◆ **Problem description**: Repeat the stretch of entries below from the line with "logic [RAM_AW-1:0] ram_addr_d;" through the line with "ram_addr_d = MEMREG_BASE". Include both ends and add nothing.

Supplied information: Begin

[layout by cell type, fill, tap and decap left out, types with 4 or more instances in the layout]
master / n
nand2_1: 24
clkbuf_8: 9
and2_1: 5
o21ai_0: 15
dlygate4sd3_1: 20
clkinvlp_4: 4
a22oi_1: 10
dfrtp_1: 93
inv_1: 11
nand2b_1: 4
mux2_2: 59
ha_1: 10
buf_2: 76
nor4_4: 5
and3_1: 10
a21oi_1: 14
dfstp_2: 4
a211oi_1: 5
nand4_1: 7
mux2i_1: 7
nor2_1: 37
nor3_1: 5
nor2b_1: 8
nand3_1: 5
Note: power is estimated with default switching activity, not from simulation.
File: src/logic/ldc_pkg.sv
package ldc_pkg;

	// ---------------------------------------------------------------
	// register indices (byte address = 4 * index)
	// ---------------------------------------------------------------
	localparam logic [2:0] REG_LOCK = 3'h0;
	localparam logic [2:0] REG_CMD  = 3'h1;
	localparam logic [2:0] REG_ENA  = 3'h2;
	localparam logic [2:0] REG_THR  = 3'h3;
	localparam logic [2:0] REG_LOW  = 3'h4;
	localparam logic [2:0] REG_HIGH = 3'h5;

	// ---------------------------------------------------------------
	// reset values
	// ---------------------------------------------------------------
	localparam logic [7:0]  RST_LOCK = 8'h00;
	localparam logic [7:0]  RST_CMD  = 8'h08;
	localparam logic [7:0]  RST_ENA  = 8'h1f;
	localparam logic [7:0]  RST_THR  = 8'h08;
	localparam logic [7:0]  RST_LOW  = 8'h24;
	localparam logic [7:0]  RST_HIGH = 8'he8;
	localparam logic [15:0] RST_CODE = 16'h0000;

	// ---------------------------------------------------------------
	// fields and codes
	// ---------------------------------------------------------------
	localparam logic [7:0] UNLOCK_KEY = 8'h95;
	localparam int         CMD_LSB    = 3;
	localparam int         SRST_BIT   = 0;
	localparam int         ENA_ACK    = 4;
	localparam int         ENA_FRAME  = 3;
	localparam int         ENA_PAR    = 2;
	localparam int         ENA_CHAN   = 1;
	localparam int         ENA_LOOP   = 0;
	localparam logic [7:0] ENA_MASK   = 8'h1f;
	localparam logic [7:0] THR_MASK   = 8'h0f;
	localparam logic [1:0] ERR_SET    = 2'b01;
	localparam logic [1:0] ERR_CLR    = 2'b10;
	localparam logic [7:0] CODE_LOW_BYTE = 8'h00;

	// one decoded frame from the single-wire link receiver
	typedef struct packed {
		logic        valid;
		logic        frame_err;
		logic        parity_err;
		logic        is_dac;
		logic [2:0]  addr;
		logic [15:0] data;
	} ldc_frame_s;

	typedef enum logic [1:0] {
		BUS_IDLE   = 2'b01,
		BUS_ANSWER = 2'b10
	} ldc_bus_e;

endpackage : ldc_pkg
**config.mk**
```make
export PLATFORM = sky130hd
export DESIGN_NAME = mp_irq_ctrl
export DESIGN_NICKNAME = d
export VERILOG_FILES = /design/src/hdl/ahb_reg_port.v /design/src/hdl/irq_prio_select.v /design/src/hdl/mp_irq_ctrl.v
export VERILOG_INCLUDE_DIRS = /design/src /design/src/hdl
export SDC_FILE = /design/constraint.sdc
export NUM_CORES = 1
export LEC_CHECK = 0
export ABC_CLOCK_PERIOD_IN_PS = 3710
export BUFFER_PORTS_ARGS = -buffer_cell sky130_fd_sc_hd__buf_2
export CAP_MARGIN = 20
export CORE_MARGIN = 2
export CORE_UTILIZATION = 60
export CTS_BUF_LIST = sky130_fd_sc_hd__clkbuf_8
export DETAILED_ROUTE_END_ITERATION = 7
export MAX_ROUTING_LAYER = met4
export PLACE_DENSITY = 0.89
export SYNTH_ARGS = -nofsm -noshare
export SYNTH_HDL_FRONTEND = slang
export SYNTH_SLANG_ARGS = --single-unit
```
**constraint.sdc**
```tcl
create_clock -name core_clk -period 3.71 [get_ports core_clk]
set_clock_uncertainty 0.05 [all_clocks]
set_input_delay 0.371 -clock core_clk [delete_from_list [all_inputs] [get_ports core_clk]]
set_output_delay 0.371 -clock core_clk [all_outputs]
set_load 0.005 [all_outputs]
```
**src/shared/fdt_pkg.sv**
```systemverilog
package fdt_pkg;

  // ----------------------------------------------------------------
  // register offsets
  // ----------------------------------------------------------------
  localparam logic [7:0] FAN1_DUTY_NOW_OFS      = 8'h30;
  localparam logic [7:0] FAN2_DUTY_NOW_OFS      = 8'h31;
  localparam logic [7:0] FAN3_DUTY_NOW_OFS      = 8'h32;
  localparam logic [7:0] REMOTE1_TARGET_OFS     = 8'h33;
  localparam logic [7:0] LOCAL_TARGET_OFS       = 8'h34;
  localparam logic [7:0] REMOTE2_TARGET_OFS     = 8'h35;
  localparam logic [7:0] DYN_CTRL_A_OFS         = 8'h36;
  localparam logic [7:0] DYN_CTRL_B_OFS         = 8'h37;
  localparam logic [7:0] STATUS_OFS             = 8'h38;

  // ----------------------------------------------------------------
  // reset values
  // ----------------------------------------------------------------
  localparam logic [7:0] DUTY_RESET             = 8'hff;
  localparam logic [7:0] TARGET_RESET           = 8'h64;
  localparam logic [7:0] DYN_CTRL_RESET         = 8'h00;
  localparam logic [7:0] DUTY_ZERO              = 8'h00;
  localparam logic [7:0] READ_ZERO              = 8'h00;

  // ----------------------------------------------------------------
  // control a field positions
  // ----------------------------------------------------------------
  localparam int CTRL_A_R2_INTERVAL_MSB = 0;
  localparam int CTRL_A_RESERVED        = 1;
  localparam int CTRL_A_R1_CAPTURE      = 2;
  localparam int CTRL_A_LOC_CAPTURE     = 3;
  localparam int CTRL_A_R2_CAPTURE      = 4;
  localparam int CTRL_A_R1_DYN          = 5;
  localparam int CTRL_A_LOC_DYN         = 6;
  localparam int CTRL_A_R2_DYN          = 7;
  localparam logic [7:0] CTRL_A_WR_MASK = 8'hfd;

  // control b: remote1 code [2:0], local code [5:3], remote2 low [7:6]
  localparam int CTRL_B_R1_LSB  = 0;
  localparam int CTRL_B_LOC_LSB = 3;
  localparam int CTRL_B_R2_LSB  = 6;

  // ----------------------------------------------------------------
  // channels and interval timing
  // ----------------------------------------------------------------
  localparam int NUM_CH       = 3;
  localparam int CH_REMOTE1   = 0;
  localparam int CH_LOCAL     = 1;
  localparam int CH_REMOTE2   = 2;
  localparam int CNT_W        = 11;
  localparam logic [CNT_W-1:0] DEC_BASE_CYCLES = 11'h004;
  localparam logic [CNT_W-1:0] INC_BASE_CYCLES = 11'h008;

  typedef enum logic [1:0] {FDT_ADJ_IDLE, FDT_ADJ_WAIT, FDT_ADJ_FIRE} fdt_adj_type;

  typedef struct packed {
    logic       wr;
    logic       rd;
    logic [7:0] addr;
    logic [7:0] wdata;
  } fdt_bus_type;

  typedef struct packed {
    logic [7:0] remote1;
    logic [7:0] local_t;
    logic [7:0] remote2;
  } fdt_temps_type;

endpackage

```
**src/core/fdt_interval_cnt.sv**
```systemverilog
`timescale 1ns/1ps
module fdt_interval_cnt (
  input  wire logic                     clk,
  input  wire logic                     nrst,
  input  wire logic                     run,
  input  wire logic                     tick,
  input  wire logic [2:0]               code,
  output logic                          dec_due,
  output logic                          inc_due
);
  import fdt_pkg::*;

  logic [fdt_pkg::CNT_W-1:0] cnt_q;
  logic [fdt_pkg::CNT_W-1:0] dec_len;
  logic [fdt_pkg::CNT_W-1:0] inc_len;

  // ----------------------------------------------------------------
  // doubling per code step
  // ----------------------------------------------------------------
  assign dec_len = DEC_BASE_CYCLES << code;
  assign inc_len = INC_BASE_CYCLES << code;

  always_ff @(posedge clk) begin
    if (!nrst || !run) begin
      cnt_q <= '0;
    end else if (tick) begin
      if (cnt_q == inc_len - 11'h001) begin
        cnt_q <= '0;
      end else begin
        cnt_q <= cnt_q + 11'h001;
      end
    end
  end

  always_ff @(posedge clk) begin
    if (!nrst) begin
      dec_due <= 1'b0;
      inc_due <= 1'b0;
    end else begin
      dec_due <= run && tick && ((cnt_q == dec_len - 11'h001) ||
                 (cnt_q == inc_len - 11'h001));
      inc_due <= run && tick && (cnt_q == inc_len - 11'h001);
    end
  end

endmodule

```
**src/core/fdt_regs.sv**
```systemverilog
`timescale 1ns/1ps
module fdt_regs (
  input  wire logic                  clk,
  input  wire logic                  nrst,
  input  wire fdt_pkg::fdt_bus_type  bus,
  output logic [7:0]                 rdata,
  input  wire logic                  config_lock,
  input  wire logic                  auto_mode,
  input  wire logic                  monitor_tick,
  input  wire logic                  thermal_alarm_pin,
  input  wire fdt_pkg::fdt_temps_type temps,
  input  wire logic [2:0]            auto_duty_valid,
  input  wire logic [23:0]           auto_duty,
  input  wire logic [2:0]            fan_startup,
  output logic [23:0]                pwm_duty,
  output logic [23:0]                target_temp,
  output logic [2:0]                 dyn_adjust_en,
  output logic [2:0]                 start_temp_dec,
  output logic [2:0]                 start_temp_inc
);
  import fdt_pkg::*;

  // ----------------------------------------------------------------
  // storage
  // ----------------------------------------------------------------
  logic [7:0]  duty_q   [NUM_CH];
  logic [7:0]  target_q [NUM_CH];
  logic [7:0]  ctrl_a_q;
  logic [7:0]  ctrl_b_q;
  logic        alarm_q;
  logic        alarm_rise;
  logic [2:0]  capture_en;
  logic [2:0]  interval_code [NUM_CH];
  logic [2:0]  dec_due;
  logic [2:0]  inc_due;
  logic [7:0]  cur_temp [NUM_CH];
  fdt_adj_type adj_state_q;

  function automatic logic hit(input logic [7:0] a, input logic [7:0] ofs);
    hit = (a == ofs);
  endfunction

  function automatic logic [7:0] duty_ofs(input int ch);
    duty_ofs = FAN1_DUTY_NOW_OFS + 8'(ch);
  endfunction

  function automatic logic [7:0] target_ofs(input int ch);
    target_ofs = REMOTE1_TARGET_OFS + 8'(ch);
  endfunction

  assign cur_temp[CH_REMOTE1] = temps.remote1;
  assign cur_temp[CH_LOCAL]   = temps.local_t;
  assign cur_temp[CH_REMOTE2] = temps.remote2;

  assign capture_en = ctrl_a_q[CTRL_A_R2_CAPTURE:CTRL_A_R1_CAPTURE];
  assign alarm_rise = thermal_alarm_pin && !alarm_q;

  // ----------------------------------------------------------------
  // interval codes
  // ----------------------------------------------------------------
  assign interval_code[CH_REMOTE1] = ctrl_b_q[CTRL_B_R1_LSB +: 3];
  assign interval_code[CH_LOCAL]   = ctrl_b_q[CTRL_B_LOC_LSB +: 3];
  assign interval_code[CH_REMOTE2] = {ctrl_a_q[CTRL_A_R2_INTERVAL_MSB],
                                      ctrl_b_q[CTRL_B_R2_LSB +: 2]};

  // ----------------------------------------------------------------
  // alarm edge
  // ----------------------------------------------------------------
  always_ff @(posedge clk) begin
    if (!nrst) begin
      alarm_q <= 1'b0;
    end else begin
      alarm_q <= thermal_alarm_pin;
    end
  end

  // ----------------------------------------------------------------
  // per-channel duty, target, interval
  // ----------------------------------------------------------------
  generate
    for (genvar ch = 0; ch < NUM_CH; ch++) begin : g_ch
      always_ff @(posedge clk) begin
        if (!nrst) begin
          duty_q[ch] <= DUTY_RESET;
        end else if (auto_mode) begin
          if (auto_duty_valid[ch]) begin
            duty_q[ch] <= auto_duty[ch*8 +: 8];
          end
        end else if (bus.wr && hit(bus.addr, duty_ofs(ch))) begin
          duty_q[ch] <= bus.wdata;
        end
      end

      always_ff @(posedge clk) begin
        if (!nrst) begin
          target_q[ch] <= TARGET_RESET;
        end else if (alarm_rise && capture_en[ch]) begin
          target_q[ch] <= cur_temp[ch];
        end else if (bus.wr && !config_lock && hit(bus.addr, target_ofs(ch))) begin
          target_q[ch] <= bus.wdata;
        end
      end

      fdt_interval_cnt u_cnt (
        .clk     (clk),
        .nrst    (nrst),
        .run     (dyn_adjust_en[ch]),
        .tick    (monitor_tick),
        .code    (interval_code[ch]),
        .dec_due (dec_due[ch]),
        .inc_due (inc_due[ch])
      );

      always_ff @(posedge clk) begin
        if (!nrst) begin
          pwm_duty[ch*8 +: 8]    <= DUTY_RESET;
          target_temp[ch*8 +: 8] <= TARGET_RESET;
        end else begin
          pwm_duty[ch*8 +: 8]    <= duty_q[ch];
          target_temp[ch*8 +: 8] <= target_q[ch];
        end
      end
    end
  endgenerate

  // ----------------------------------------------------------------
  // dynamic control registers
  // ----------------------------------------------------------------
  always_ff @(posedge clk) begin
    if (!nrst) begin
      ctrl_a_q <= DYN_CTRL_RESET;
    end else if (bus.wr && !config_lock && hit(bus.addr, DYN_CTRL_A_OFS)) begin
      ctrl_a_q <= bus.wdata & CTRL_A_WR_MASK;
    end
  end

  always_ff @(posedge clk) begin
    if (!nrst) begin
      ctrl_b_q <= DYN_CTRL_RESET;
    end else if (bus.wr && hit(bus.addr, DYN_CTRL_B_OFS)) begin
      ctrl_b_q <= bus.wdata;
    end
  end

  always_ff @(posedge clk) begin
    if (!nrst) begin
      dyn_adjust_en <= '0;
    end else begin
      dyn_adjust_en[CH_REMOTE1] <= ctrl_a_q[CTRL_A_R1_DYN];
      dyn_adjust_en[CH_LOCAL]   <= ctrl_a_q[CTRL_A_LOC_DYN];
      dyn_adjust_en[CH_REMOTE2] <= ctrl_a_q[CTRL_A_R2_DYN];
    end
  end

  // ----------------------------------------------------------------
  // adjustment pacing pulses
  // ----------------------------------------------------------------
  always_ff @(posedge clk) begin
    if (!nrst) begin
      adj_state_q <= FDT_ADJ_IDLE;
    end else begin
      case (adj_state_q)
        FDT_ADJ_IDLE: adj_state_q <= (|dyn_adjust_en) ? FDT_ADJ_WAIT : FDT_ADJ_IDLE;
        FDT_ADJ_WAIT: adj_state_q <= (|dyn_adjust_en) ?
                                     ((|dec_due) ? FDT_ADJ_FIRE : FDT_ADJ_WAIT) : FDT_ADJ_IDLE;
        FDT_ADJ_FIRE: adj_state_q <= (|dyn_adjust_en) ? FDT_ADJ_WAIT : FDT_ADJ_IDLE;
        default:      adj_state_q <= FDT_ADJ_IDLE;
      endcase
    end
  end

  always_ff @(posedge clk) begin
    if (!nrst) begin
      start_temp_dec <= '0;
      start_temp_inc <= '0;
    end else begin
      start_temp_dec <= dec_due & dyn_adjust_en;
      start_temp_inc <= inc_due & dyn_adjust_en;
    end
  end

  // ----------------------------------------------------------------
  // read port
  // ----------------------------------------------------------------
  always_ff @(posedge clk) begin
    if (!nrst) begin
      rdata <= READ_ZERO;
    end else if (bus.rd) begin
      rdata <= READ_ZERO;
      for (int ch = 0; ch < NUM_CH; ch++) begin
        if (hit(bus.addr, duty_ofs(ch))) begin
          rdata <= fan_startup[ch] ? DUTY_ZERO : duty_q[ch];
        end
        if (hit(bus.addr, target_ofs(ch))) begin
          rdata <= target_q[ch];
        end
      end
      if (hit(bus.addr, DYN_CTRL_A_OFS)) begin
        rdata <= ctrl_a_q;
      end
      if (hit(bus.addr, DYN_CTRL_B_OFS)) begin
        rdata <= ctrl_b_q;
      end
      if (hit(bus.addr, STATUS_OFS)) begin
        rdata <= {3'h0, adj_state_q != FDT_ADJ_IDLE, config_lock, dyn_adjust_en};
      end
    end else begin
      rdata <= READ_ZERO;
    end
  end

endmodule

```
File: config.mk
export PLATFORM = sky130hd
export DESIGN_NAME = core_offset_gain_trim_regs
export DESIGN_NICKNAME = d
export VERILOG_FILES = /design/src/hw/trim_regs_pkg.sv /design/src/hw/core_offset_gain_trim_regs.sv
export SDC_FILE = /design/constraint.sdc
export NUM_CORES = 1
export LEC_CHECK = 0
export BUFFER_PORTS_ARGS = -buffer_cell sky130_fd_sc_hd__buf_2
export CAP_MARGIN = 20
export CORE_AREA = 4 4 186 98
export DETAILED_ROUTE_END_ITERATION = 16
export DIE_AREA = 0 0 190 102
export HOLD_SLACK_MARGIN = 0.02
export PLACE_DENSITY = 0.76
export REMOVE_ABC_BUFFERS = 1
export SLEW_MARGIN = 20
export SYNTH_ARGS = -nofsm -noshare
export SYNTH_HDL_FRONTEND = slang
export SYNTH_SLANG_ARGS = --single-unit
File: constraint.sdc
create_clock -name clk_sys_in -period 1.6 [get_ports clk_sys_in]
set_input_delay 0.08 -clock clk_sys_in [delete_from_list [all_inputs] [get_ports clk_sys_in]]
set_output_delay 0.08 -clock clk_sys_in [all_outputs]
set_load 0.005 [all_outputs]
### src/hdl/cag_table_sink.sv
// table word sink: steers a fetched table word to accumulator pair and port pair
// assumes rom_word is valid in the cycle take is high
`timescale 1ns/10ps
`default_nettype none
module cag_table_sink
  import cag_pkg::*;
(
  input  wire logic              clk_sys,
  input  wire logic              reset,
  input  wire logic              take,
  input  wire logic [WORD_W-1:0] rom_word,
  output logic                   acc_wr_q,
  output logic [NIB_W-1:0]       acc_val_q,
  output logic [NIB_W-1:0]       aux_val_q,
  output logic                   port_wr_q,
  output logic [NIB_W-1:0]       port_out_one_q,
  output logic [NIB_W-1:0]       port_out_two_q
);

  logic             acc_wr_d;
  logic [NIB_W-1:0] acc_val_d;
  logic [NIB_W-1:0] aux_val_d;
  logic             port_wr_d;
  logic [NIB_W-1:0] port_out_one_d;
  logic [NIB_W-1:0] port_out_two_d;

  // both flags set writes both pairs in the same edge
  always_comb begin
    acc_wr_d       = take && rom_word[ACC_FLAG];
    port_wr_d      = take && rom_word[PORT_FLAG];
    acc_val_d      = acc_val_q;
    aux_val_d      = aux_val_q;
    port_out_one_d = port_out_one_q;
    port_out_two_d = port_out_two_q;
    if (acc_wr_d) begin
      acc_val_d = rom_word[NIB_W-1:0];
      aux_val_d = rom_word[2*NIB_W-1:NIB_W];
    end
    if (port_wr_d) begin
      port_out_one_d = rom_word[NIB_W-1:0];
      port_out_two_d = rom_word[2*NIB_W-1:NIB_W];
    end
  end

  always_ff @(posedge clk_sys) begin
    if (reset) begin
      acc_wr_q       <= 1'b0;
      acc_val_q      <= NIB_RST;
      aux_val_q      <= NIB_RST;
      port_wr_q      <= 1'b0;
      port_out_one_q <= NIB_RST;
      port_out_two_q <= NIB_RST;
    end else begin
      acc_wr_q       <= acc_wr_d;
      acc_val_q      <= acc_val_d;
      aux_val_q      <= aux_val_d;
      port_wr_q      <= port_wr_d;
      port_out_one_q <= port_out_one_d;
      port_out_two_q <= port_out_two_d;
    end
  end

  acc_load_a: assert property (@(posedge clk_sys) disable iff (reset)
    take && rom_word[ACC_FLAG] |=> acc_wr_q && acc_val_q == $past(rom_word[3:0])
      && aux_val_q == $past(rom_word[7:4]))
    else $error("accumulator pair not loaded from table word");

  port_load_a: assert property (@(posedge clk_sys) disable iff (reset)
    take && rom_word[PORT_FLAG] |=> port_wr_q && port_out_one_q == $past(rom_word[3:0])
      && port_out_two_q == $past(rom_word[7:4]))
    else $error("port pair not loaded from table word");

  port_hold_a: assert property (@(posedge clk_sys) disable iff (reset)
    !(take && rom_word[PORT_FLAG]) |=> !port_wr_q && $stable(port_out_one_q)
      && $stable(port_out_two_q))
    else $error("port register changed without flag");

endmodule
`default_nettype wire

### src/hdl/cag_top.sv
// address generation for the 4-bit core: ram addresses, rom branch targets, table load
// assumes the sequencer holds req one cycle, waits while busy_q, and that
// rom_data answers rom_rd_q one cycle later; pc_next is the incremented pc
`timescale 1ns/10ps
`default_nettype none
module cag_top
  import cag_pkg::*;
(
  input  wire logic              clk_sys,
  input  wire logic              reset,
  input  wire cag_req_s          req,
  input  wire cag_ptr_s          ptr,
  input  wire logic [NIB_W-1:0]  acc,
  input  wire logic [NIB_W-1:0]  aux,
  input  wire logic [PC_W-1:0]   pc_next,
  input  wire logic [WORD_W-1:0] rom_data,
  output logic [RAM_AW-1:0]      ram_addr_q,
  output logic                   ram_vld_q,
  output logic [PC_W-1:0]        pc_target_q,
  output logic                   pc_load_q,
  output logic [PC_W-1:0]        rom_addr_q,
  output logic                   rom_rd_q,
  output logic                   busy_q,
  output logic                   acc_wr_q,
  output logic [NIB_W-1:0]       acc_val_q,
  output logic [NIB_W-1:0]       aux_val_q,
  output logic                   port_wr_q,
  output logic [NIB_W-1:0]       port_out_one_q,
  output logic [NIB_W-1:0]       port_out_two_q
);

  cag_state_e        state_q;
  cag_state_e        state_d;
  logic [RAM_AW-1:0] ram_addr_d;
  logic              ram_vld_d;
  logic [PC_W-1:0]   pc_target_d;
  logic              pc_load_d;
  logic [PC_W-1:0]   rom_addr_d;
  logic              rom_rd_d;
  logic              busy_d;
  logic [PC_W-1:0]   table_addr;
  logic              take;
  logic              issue;

  // requests are only looked at while idle; the sequencer is stalled by busy_q
  assign issue = req.valid && (state_q == CAG_ST_IDLE);

  // upper pc bits stay zero: the table area is the low 4k words
  assign table_addr = {2'b00, req.op_word[NIB_W-1:0], aux, acc};

  always_comb begin
    state_d     = state_q;
    ram_addr_d  = ram_addr_q;
    ram_vld_d   = 1'b0;
    pc_target_d = pc_target_q;
    pc_load_d   = 1'b0;
    rom_addr_d  = rom_addr_q;
    rom_rd_d    = 1'b0;
    busy_d      = 1'b0;
    case (state_q)
      CAG_ST_IDLE: begin
        if (issue) begin
          case (req.op)
            CAG_OP_RAM_IND: begin
              ram_addr_d = {ptr.bank, ptr.mid, ptr.low};
              ram_vld_d  = 1'b1;
            end
            CAG_OP_RAM_DIRECT: begin
              ram_addr_d = req.arg_word;
              ram_vld_d  = 1'b1;
            end
            CAG_OP_MEMREG: begin
              ram_addr_d = MEMREG_BASE | {6'h00, req.op_word[NIB_W-1:0]};
              ram_vld_d  = 1'b1;
            end
            CAG_OP_LONG_JUMP, CAG_OP_LONG_BR, CAG_OP_FAR_CALL: begin
              pc_target_d = {req.op_word[LONG_HI-1:0], req.arg_word};
              pc_load_d   = 1'b1;
            end
            CAG_OP_IN_PAGE: begin
              // page taken from the incremented pc, so the last word of a page
              // branches into the following one
              pc_target_d = {pc_next[PC_W-1:PAGE_W], req.op_word[PAGE_W-1:0]};
              pc_load_d   = 1'b1;
            end
            CAG_OP_ZERO_CALL: begin
              pc_target_d = {8'h00, req.op_word[ZPG_W-1:0]};
              pc_load_d   = 1'b1;
            end
            CAG_OP_TABLE_JUMP: begin
              pc_target_d = table_addr;
              pc_load_d   = 1'b1;
            end
            CAG_OP_TABLE_LOAD: begin
              rom_addr_d = table_addr;
              rom_rd_d   = 1'b1;
              busy_d     = 1'b1;
              state_d    = CAG_ST_FETCH;
            end
            default: begin
              state_d = CAG_ST_IDLE;
            end
          endcase
        end
      end
      CAG_ST_FETCH: begin
        busy_d  = 1'b1;
        state_d = CAG_ST_TAKE;
      end
      CAG_ST_TAKE: begin
        // pc_load stays low across the whole table load
        state_d = CAG_ST_IDLE;
      end
      default: begin
        state_d = CAG_ST_IDLE;
      end
    endcase
  end

  always_ff @(posedge clk_sys) begin
    if (reset) begin
      state_q     <= CAG_ST_IDLE;
      ram_addr_q  <= RAM_RST;
      ram_vld_q   <= 1'b0;
      pc_target_q <= PC_RST;
      pc_load_q   <= 1'b0;
      rom_addr_q  <= PC_RST;
      rom_rd_q    <= 1'b0;
      busy_q      <= 1'b0;
    end else begin
      state_q     <= state_d;
      ram_addr_q  <= ram_addr_d;
      ram_vld_q   <= ram_vld_d;
      pc_target_q <= pc_target_d;
      pc_load_q   <= pc_load_d;
      rom_addr_q  <= rom_addr_d;
      rom_rd_q    <= rom_rd_d;
      busy_q      <= busy_d;
    end
  end

  // rom word is data here: it goes to the sink, never to the decoder
  assign take = (state_q == CAG_ST_TAKE);

  cag_table_sink u_sink (
    .clk_sys        (clk_sys),
    .reset          (reset),
    .take           (take),
    .rom_word       (rom_data),
    .acc_wr_q       (acc_wr_q),
    .acc_val_q      (acc_val_q),
    .aux_val_q      (aux_val_q),
    .port_wr_q      (port_wr_q),
    .port_out_one_q (port_out_one_q),
    .port_out_two_q (port_out_two_q)
  );

  ram_indirect_a: assert property (@(posedge clk_sys) disable iff (reset)
    issue && req.op == CAG_OP_RAM_IND |=> ram_vld_q
      && ram_addr_q[9:8] == $past(ptr.bank) && ram_addr_q[7:4] == $past(ptr.mid)
      && ram_addr_q[3:0] == $past(ptr.low))
    else $error("indirect ram address wrong");

  ram_direct_a: assert property (@(posedge clk_sys) disable iff (reset)
    issue && req.op == CAG_OP_RAM_DIRECT |=> ram_vld_q && ram_addr_q == $past(req.arg_word))
    else $error("direct ram address wrong");

  memreg_range_a: assert property (@(posedge clk_sys) disable iff (reset)
    issue && req.op == CAG_OP_MEMREG |=> ram_vld_q
      && ram_addr_q >= MEMREG_BASE && ram_addr_q <= MEMREG_LAST
      && ram_addr_q[3:0] == $past(req.op_word[3:0]))
    else $error("memory register address out of range");

  long_target_a: assert property (@(posedge clk_sys) disable iff (reset)
    issue && req.op inside {CAG_OP_LONG_JUMP, CAG_OP_LONG_BR, CAG_OP_FAR_CALL}
      |=> pc_load_q && pc_target_q == {$past(req.op_word[3:0]), $past(req.arg_word)})
    else $error("long target wrong");

  in_page_a: assert property (@(posedge clk_sys) disable iff (reset)
    issue && req.op == CAG_OP_IN_PAGE |=> pc_load_q
      && pc_target_q[13:8] == $past(pc_next[13:8])
      && pc_target_q[7:0] == $past(req.op_word[7:0]))
    else $error("in-page target left the page");

  page_edge_a: assert property (@(posedge clk_sys) disable iff (reset)
    issue && req.op == CAG_OP_IN_PAGE && pc_next[7:0] == 8'h00
      |=> pc_target_q[13:8] == $past(pc_next[13:8]))
    else $error("page boundary jump did not reach next page");

  zero_call_a: assert property (@(posedge clk_sys) disable iff (reset)
    issue && req.op == CAG_OP_ZERO_CALL |=> pc_load_q && pc_target_q <= ZPG_LAST
      && pc_target_q[5:0] == $past(req.op_word[5:0]))
    else $error("zero-page call target wrong");

  table_jump_a: assert property (@(posedge clk_sys) disable iff (reset)
    issue && req.op == CAG_OP_TABLE_JUMP
      |=> pc_load_q && pc_target_q == $past(table_addr))
    else $error("table jump target wrong");

  table_fetch_a: assert property (@(posedge clk_sys) disable iff (reset)
    issue && req.op == CAG_OP_TABLE_LOAD
      |=> rom_rd_q && busy_q && rom_addr_q == $past(table_addr) ##1 !rom_rd_q && take)
    else $error("table fetch sequence wrong");

  table_no_pc_a: assert property (@(posedge clk_sys) disable iff (reset)
    issue && req.op == CAG_OP_TABLE_LOAD |=> !pc_load_q [*3])
    else $error("table load touched the pc");

endmodule
`default_nettype wire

Supplied information: End

◆ **Your response**:
  logic [RAM_AW-1:0] ram_addr_d;
  logic              ram_vld_d;
  logic [PC_W-1:0]   pc_target_d;
  logic              pc_load_d;
  logic [PC_W-1:0]   rom_addr_d;
  logic              rom_rd_d;
  logic              busy_d;
  logic [PC_W-1:0]   table_addr;
  logic              take;
  logic              issue;

  // requests are only looked at while idle; the sequencer is stalled by busy_q
  assign issue = req.valid && (state_q == CAG_ST_IDLE);

  // upper pc bits stay zero: the table area is the low 4k words
  assign table_addr = {2'b00, req.op_word[NIB_W-1:0], aux, acc};

  always_comb begin
    state_d     = state_q;
    ram_addr_d  = ram_addr_q;
    ram_vld_d   = 1'b0;
    pc_target_d = pc_target_q;
    pc_load_d   = 1'b0;
    rom_addr_d  = rom_addr_q;
    rom_rd_d    = 1'b0;
    busy_d      = 1'b0;
    case (state_q)
      CAG_ST_IDLE: begin
        if (issue) begin
          case (req.op)
            CAG_OP_RAM_IND: begin
              ram_addr_d = {ptr.bank, ptr.mid, ptr.low};
              ram_vld_d  = 1'b1;
            end
            CAG_OP_RAM_DIRECT: begin
              ram_addr_d = req.arg_word;
              ram_vld_d  = 1'b1;
            end
            CAG_OP_MEMREG: begin
              ram_addr_d = MEMREG_BASE | {6'h00, req.op_word[NIB_W-1:0]};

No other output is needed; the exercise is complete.